REQUIRED ACTION: Among the lines of this material, find those holding the word "then" and report how many there are, with nothing added.

SOURCE INFORMATION:
·····

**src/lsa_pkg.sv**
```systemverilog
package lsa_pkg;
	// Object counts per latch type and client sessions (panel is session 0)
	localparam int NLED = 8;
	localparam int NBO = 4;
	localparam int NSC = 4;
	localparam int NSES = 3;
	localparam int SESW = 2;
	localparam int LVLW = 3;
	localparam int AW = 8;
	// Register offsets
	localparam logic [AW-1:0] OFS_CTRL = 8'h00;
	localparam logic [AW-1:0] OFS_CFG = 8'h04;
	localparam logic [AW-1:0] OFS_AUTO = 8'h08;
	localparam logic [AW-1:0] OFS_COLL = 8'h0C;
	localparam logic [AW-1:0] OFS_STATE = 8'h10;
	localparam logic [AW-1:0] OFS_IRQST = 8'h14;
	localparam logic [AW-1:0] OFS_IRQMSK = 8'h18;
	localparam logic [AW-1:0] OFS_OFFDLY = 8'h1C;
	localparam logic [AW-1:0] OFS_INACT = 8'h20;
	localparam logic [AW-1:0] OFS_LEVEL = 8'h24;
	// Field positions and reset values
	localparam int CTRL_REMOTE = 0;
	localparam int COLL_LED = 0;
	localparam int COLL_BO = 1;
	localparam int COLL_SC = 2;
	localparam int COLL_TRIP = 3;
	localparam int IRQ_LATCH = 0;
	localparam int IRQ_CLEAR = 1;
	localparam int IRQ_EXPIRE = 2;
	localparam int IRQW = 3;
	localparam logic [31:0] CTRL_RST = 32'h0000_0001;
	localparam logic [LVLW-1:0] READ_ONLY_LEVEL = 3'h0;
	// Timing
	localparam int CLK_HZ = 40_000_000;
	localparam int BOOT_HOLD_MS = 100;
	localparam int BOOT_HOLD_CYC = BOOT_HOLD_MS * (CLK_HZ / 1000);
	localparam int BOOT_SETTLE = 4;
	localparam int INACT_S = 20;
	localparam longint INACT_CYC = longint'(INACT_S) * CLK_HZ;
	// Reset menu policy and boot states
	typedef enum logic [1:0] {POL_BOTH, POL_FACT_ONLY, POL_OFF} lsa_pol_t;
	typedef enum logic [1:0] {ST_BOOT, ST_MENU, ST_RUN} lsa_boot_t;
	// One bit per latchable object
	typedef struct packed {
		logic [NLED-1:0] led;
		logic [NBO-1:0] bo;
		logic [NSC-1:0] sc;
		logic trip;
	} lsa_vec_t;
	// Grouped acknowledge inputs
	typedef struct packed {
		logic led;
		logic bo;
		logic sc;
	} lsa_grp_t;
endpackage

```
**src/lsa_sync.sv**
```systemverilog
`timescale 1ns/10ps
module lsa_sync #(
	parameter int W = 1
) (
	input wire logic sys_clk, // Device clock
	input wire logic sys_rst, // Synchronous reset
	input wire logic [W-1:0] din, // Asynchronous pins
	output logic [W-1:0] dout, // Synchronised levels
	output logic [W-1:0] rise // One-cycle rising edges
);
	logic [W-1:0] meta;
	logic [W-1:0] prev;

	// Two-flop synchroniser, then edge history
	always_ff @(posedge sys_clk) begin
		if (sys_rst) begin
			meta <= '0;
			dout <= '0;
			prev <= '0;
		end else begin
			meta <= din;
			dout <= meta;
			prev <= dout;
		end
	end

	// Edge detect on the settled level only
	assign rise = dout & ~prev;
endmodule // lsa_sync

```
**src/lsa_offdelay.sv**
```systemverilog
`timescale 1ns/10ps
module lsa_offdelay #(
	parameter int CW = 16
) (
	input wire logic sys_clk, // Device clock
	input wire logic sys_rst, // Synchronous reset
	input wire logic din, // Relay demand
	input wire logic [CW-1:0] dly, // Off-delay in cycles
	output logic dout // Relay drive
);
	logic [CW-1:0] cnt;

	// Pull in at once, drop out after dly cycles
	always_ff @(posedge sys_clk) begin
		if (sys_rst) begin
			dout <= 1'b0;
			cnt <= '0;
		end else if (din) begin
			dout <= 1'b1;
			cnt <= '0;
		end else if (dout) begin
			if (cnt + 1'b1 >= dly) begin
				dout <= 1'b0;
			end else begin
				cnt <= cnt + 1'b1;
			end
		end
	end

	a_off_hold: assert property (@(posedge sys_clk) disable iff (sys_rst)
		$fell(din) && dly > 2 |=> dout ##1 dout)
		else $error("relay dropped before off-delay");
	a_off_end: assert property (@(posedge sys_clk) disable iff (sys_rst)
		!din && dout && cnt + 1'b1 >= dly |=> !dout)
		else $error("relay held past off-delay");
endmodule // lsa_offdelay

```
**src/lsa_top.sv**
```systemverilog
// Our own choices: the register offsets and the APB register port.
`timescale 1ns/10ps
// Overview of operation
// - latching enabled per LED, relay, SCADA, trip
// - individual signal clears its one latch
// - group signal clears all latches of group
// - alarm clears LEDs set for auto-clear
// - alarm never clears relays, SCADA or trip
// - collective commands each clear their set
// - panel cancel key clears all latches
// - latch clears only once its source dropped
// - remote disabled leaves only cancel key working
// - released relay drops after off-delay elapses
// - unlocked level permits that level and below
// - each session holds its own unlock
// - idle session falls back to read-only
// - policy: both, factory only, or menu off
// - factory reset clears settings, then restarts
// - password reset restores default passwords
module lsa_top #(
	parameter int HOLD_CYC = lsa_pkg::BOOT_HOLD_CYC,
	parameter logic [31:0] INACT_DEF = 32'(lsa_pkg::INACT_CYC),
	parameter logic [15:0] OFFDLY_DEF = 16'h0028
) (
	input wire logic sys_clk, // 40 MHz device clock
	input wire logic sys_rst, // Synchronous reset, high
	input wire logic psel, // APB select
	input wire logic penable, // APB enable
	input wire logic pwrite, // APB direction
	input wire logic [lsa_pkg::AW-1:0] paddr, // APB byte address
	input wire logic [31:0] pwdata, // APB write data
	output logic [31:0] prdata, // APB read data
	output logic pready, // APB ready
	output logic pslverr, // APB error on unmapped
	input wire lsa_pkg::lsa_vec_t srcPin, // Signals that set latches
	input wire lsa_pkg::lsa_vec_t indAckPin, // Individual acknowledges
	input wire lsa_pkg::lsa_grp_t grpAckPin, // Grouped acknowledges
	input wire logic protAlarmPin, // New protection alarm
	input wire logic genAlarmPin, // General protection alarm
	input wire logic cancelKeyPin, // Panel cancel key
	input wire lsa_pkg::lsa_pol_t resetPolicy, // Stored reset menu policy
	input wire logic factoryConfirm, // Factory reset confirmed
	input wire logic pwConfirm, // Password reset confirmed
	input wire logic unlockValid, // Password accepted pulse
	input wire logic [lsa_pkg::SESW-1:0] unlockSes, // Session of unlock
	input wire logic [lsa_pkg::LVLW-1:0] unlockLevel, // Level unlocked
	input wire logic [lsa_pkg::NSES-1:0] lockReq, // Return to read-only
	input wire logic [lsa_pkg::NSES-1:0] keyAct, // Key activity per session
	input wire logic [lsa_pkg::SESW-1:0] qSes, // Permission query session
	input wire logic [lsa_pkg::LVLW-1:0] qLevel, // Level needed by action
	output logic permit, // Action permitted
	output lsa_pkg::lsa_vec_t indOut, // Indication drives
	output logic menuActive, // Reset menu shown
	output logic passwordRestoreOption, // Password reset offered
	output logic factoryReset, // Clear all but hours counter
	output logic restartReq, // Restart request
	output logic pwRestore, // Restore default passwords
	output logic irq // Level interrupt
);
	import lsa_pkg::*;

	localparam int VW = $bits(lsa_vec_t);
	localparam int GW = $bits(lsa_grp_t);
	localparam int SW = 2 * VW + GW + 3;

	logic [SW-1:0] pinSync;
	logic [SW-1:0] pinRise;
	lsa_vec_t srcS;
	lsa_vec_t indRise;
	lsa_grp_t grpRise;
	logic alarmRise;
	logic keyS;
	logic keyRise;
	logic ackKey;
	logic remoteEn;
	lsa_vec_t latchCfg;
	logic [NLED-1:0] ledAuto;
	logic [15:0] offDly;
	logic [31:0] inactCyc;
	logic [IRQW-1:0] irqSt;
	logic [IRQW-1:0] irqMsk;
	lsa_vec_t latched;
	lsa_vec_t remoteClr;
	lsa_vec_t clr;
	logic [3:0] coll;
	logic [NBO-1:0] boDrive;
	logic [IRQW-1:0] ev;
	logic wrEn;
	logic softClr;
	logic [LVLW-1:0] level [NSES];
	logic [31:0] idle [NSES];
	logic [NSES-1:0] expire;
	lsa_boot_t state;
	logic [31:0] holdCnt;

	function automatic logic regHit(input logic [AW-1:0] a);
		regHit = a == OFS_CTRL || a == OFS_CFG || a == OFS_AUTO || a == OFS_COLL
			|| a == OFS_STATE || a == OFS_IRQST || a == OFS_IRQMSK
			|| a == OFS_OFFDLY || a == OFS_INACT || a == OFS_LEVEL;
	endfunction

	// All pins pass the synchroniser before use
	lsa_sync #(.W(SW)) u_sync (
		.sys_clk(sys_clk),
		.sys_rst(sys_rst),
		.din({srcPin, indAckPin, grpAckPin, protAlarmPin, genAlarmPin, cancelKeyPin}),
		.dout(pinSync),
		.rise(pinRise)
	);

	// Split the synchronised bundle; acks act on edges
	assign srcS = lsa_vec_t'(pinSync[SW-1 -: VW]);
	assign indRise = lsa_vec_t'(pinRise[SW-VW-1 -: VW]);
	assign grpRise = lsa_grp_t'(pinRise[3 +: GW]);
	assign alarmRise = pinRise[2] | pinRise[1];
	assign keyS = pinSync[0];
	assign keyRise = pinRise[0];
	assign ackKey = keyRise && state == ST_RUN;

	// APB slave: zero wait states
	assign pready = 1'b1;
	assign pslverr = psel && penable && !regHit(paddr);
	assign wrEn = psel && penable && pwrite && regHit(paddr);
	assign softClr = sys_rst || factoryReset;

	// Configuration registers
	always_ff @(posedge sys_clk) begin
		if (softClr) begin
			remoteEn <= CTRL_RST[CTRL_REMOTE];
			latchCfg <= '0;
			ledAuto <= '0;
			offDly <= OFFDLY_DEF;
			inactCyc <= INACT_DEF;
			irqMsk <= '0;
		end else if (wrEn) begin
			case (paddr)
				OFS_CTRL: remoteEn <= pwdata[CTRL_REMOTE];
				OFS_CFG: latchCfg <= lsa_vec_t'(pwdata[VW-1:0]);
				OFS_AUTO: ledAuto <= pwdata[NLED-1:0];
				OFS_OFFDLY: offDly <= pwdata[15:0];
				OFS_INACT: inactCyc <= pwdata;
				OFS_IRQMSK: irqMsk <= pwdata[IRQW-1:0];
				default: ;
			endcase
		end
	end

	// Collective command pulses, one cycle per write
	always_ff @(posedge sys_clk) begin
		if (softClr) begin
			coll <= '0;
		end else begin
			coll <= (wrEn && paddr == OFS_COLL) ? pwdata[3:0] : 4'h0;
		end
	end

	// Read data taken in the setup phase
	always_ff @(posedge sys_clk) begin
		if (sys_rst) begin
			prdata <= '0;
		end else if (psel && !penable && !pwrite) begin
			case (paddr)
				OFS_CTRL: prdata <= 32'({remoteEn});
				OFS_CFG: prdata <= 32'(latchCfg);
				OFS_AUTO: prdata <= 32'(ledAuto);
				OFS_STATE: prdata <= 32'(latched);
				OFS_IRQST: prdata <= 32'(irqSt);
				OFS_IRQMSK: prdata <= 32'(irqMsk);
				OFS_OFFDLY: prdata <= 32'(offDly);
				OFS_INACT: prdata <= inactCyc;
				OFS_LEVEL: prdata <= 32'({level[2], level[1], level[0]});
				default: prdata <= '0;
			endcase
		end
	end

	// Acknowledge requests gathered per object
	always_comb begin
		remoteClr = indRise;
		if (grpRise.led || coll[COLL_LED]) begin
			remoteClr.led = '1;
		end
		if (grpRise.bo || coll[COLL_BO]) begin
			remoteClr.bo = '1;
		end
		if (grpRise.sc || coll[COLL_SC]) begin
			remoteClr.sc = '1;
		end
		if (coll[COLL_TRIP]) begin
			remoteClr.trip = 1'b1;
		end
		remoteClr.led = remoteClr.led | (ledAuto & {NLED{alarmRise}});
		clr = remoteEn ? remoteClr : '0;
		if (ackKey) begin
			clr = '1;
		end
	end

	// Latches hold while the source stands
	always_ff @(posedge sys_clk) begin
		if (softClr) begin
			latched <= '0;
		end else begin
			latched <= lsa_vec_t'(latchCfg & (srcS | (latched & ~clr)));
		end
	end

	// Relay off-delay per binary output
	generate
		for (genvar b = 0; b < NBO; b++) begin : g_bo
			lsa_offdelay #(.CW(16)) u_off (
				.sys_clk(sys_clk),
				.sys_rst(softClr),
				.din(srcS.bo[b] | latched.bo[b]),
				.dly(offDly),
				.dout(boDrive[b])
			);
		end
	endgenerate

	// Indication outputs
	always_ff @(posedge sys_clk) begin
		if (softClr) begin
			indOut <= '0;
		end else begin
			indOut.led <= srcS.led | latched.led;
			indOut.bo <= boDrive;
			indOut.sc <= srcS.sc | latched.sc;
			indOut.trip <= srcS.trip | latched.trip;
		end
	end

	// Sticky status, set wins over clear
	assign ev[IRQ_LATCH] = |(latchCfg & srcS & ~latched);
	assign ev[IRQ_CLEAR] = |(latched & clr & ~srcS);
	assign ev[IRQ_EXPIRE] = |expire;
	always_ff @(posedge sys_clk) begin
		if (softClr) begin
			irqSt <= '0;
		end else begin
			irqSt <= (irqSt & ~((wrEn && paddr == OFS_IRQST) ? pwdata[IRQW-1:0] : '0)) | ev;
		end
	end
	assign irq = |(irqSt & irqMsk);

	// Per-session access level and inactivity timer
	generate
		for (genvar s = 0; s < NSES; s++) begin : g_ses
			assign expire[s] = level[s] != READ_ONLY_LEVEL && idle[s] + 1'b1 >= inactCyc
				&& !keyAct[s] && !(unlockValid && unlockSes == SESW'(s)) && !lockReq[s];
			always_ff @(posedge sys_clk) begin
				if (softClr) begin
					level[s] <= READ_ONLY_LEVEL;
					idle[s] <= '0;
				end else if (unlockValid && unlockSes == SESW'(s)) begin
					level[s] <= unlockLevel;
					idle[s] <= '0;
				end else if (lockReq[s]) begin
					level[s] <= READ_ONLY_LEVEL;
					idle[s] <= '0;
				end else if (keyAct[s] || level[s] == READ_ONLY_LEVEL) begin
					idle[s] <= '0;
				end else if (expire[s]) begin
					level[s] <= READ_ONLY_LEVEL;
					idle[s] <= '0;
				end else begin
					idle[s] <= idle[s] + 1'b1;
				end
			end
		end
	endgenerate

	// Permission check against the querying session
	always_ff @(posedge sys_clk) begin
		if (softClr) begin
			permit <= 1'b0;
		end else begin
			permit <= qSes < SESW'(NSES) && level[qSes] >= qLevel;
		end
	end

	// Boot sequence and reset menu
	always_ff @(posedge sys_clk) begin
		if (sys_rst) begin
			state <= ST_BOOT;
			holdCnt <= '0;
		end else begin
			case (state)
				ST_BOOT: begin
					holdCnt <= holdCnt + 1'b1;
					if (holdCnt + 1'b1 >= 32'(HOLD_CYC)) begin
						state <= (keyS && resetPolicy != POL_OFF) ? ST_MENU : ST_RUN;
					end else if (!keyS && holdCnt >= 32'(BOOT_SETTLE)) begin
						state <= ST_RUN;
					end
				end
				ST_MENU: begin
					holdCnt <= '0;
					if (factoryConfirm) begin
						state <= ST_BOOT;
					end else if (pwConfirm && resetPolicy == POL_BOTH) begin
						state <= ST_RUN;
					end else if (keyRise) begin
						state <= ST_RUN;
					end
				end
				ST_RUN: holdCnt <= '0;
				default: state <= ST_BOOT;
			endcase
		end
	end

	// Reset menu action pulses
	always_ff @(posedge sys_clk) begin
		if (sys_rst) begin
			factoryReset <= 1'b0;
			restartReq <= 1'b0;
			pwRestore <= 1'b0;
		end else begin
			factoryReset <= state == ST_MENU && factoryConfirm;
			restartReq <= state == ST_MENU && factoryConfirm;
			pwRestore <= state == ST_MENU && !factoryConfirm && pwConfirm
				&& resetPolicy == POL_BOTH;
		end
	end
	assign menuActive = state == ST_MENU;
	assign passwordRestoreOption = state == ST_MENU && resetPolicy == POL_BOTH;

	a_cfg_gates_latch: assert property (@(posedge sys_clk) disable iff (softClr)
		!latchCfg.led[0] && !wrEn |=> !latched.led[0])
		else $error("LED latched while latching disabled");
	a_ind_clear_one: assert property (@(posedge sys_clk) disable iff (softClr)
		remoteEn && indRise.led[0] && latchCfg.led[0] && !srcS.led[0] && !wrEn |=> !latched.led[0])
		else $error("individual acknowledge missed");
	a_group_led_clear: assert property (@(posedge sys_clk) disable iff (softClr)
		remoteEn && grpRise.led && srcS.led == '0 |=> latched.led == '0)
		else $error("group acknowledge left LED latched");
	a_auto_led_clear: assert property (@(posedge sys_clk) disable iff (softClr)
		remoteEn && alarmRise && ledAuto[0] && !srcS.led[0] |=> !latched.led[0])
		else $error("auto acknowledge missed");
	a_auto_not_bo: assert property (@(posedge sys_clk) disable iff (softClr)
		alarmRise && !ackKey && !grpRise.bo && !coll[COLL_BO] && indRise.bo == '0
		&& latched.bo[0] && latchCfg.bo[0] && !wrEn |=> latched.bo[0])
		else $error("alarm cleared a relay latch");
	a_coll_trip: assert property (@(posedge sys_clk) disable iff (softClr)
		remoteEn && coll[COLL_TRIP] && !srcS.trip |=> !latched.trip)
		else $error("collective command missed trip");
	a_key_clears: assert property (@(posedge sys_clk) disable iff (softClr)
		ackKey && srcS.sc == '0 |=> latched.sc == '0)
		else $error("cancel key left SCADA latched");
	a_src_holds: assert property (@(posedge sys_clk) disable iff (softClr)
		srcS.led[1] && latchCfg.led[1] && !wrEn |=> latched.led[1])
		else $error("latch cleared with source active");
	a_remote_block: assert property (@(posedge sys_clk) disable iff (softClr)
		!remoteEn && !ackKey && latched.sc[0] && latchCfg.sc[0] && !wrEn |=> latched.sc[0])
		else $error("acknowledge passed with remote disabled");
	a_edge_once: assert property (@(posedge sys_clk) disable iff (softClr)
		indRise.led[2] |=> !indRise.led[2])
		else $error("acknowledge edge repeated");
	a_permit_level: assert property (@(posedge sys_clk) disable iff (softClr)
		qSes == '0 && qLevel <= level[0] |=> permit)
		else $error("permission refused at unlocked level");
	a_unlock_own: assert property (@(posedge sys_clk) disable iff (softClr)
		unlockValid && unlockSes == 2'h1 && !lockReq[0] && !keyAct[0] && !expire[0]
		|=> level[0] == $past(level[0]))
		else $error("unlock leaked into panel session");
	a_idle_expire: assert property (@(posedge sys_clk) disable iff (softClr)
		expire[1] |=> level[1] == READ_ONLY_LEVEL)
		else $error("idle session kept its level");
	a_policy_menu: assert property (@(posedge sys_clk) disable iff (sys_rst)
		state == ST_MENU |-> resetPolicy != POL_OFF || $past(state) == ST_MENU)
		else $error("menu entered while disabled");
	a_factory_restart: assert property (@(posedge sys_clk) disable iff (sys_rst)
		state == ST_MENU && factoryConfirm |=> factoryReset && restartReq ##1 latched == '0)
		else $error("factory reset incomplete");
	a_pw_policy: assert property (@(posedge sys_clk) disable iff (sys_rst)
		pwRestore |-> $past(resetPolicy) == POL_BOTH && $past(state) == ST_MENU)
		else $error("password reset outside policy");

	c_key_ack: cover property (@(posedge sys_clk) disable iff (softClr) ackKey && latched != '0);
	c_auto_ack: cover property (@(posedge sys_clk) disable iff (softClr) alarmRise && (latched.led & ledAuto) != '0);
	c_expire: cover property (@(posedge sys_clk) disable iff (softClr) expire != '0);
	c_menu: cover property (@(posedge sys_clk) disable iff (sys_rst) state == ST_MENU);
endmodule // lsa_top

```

·····

TASK OUTPUT: 2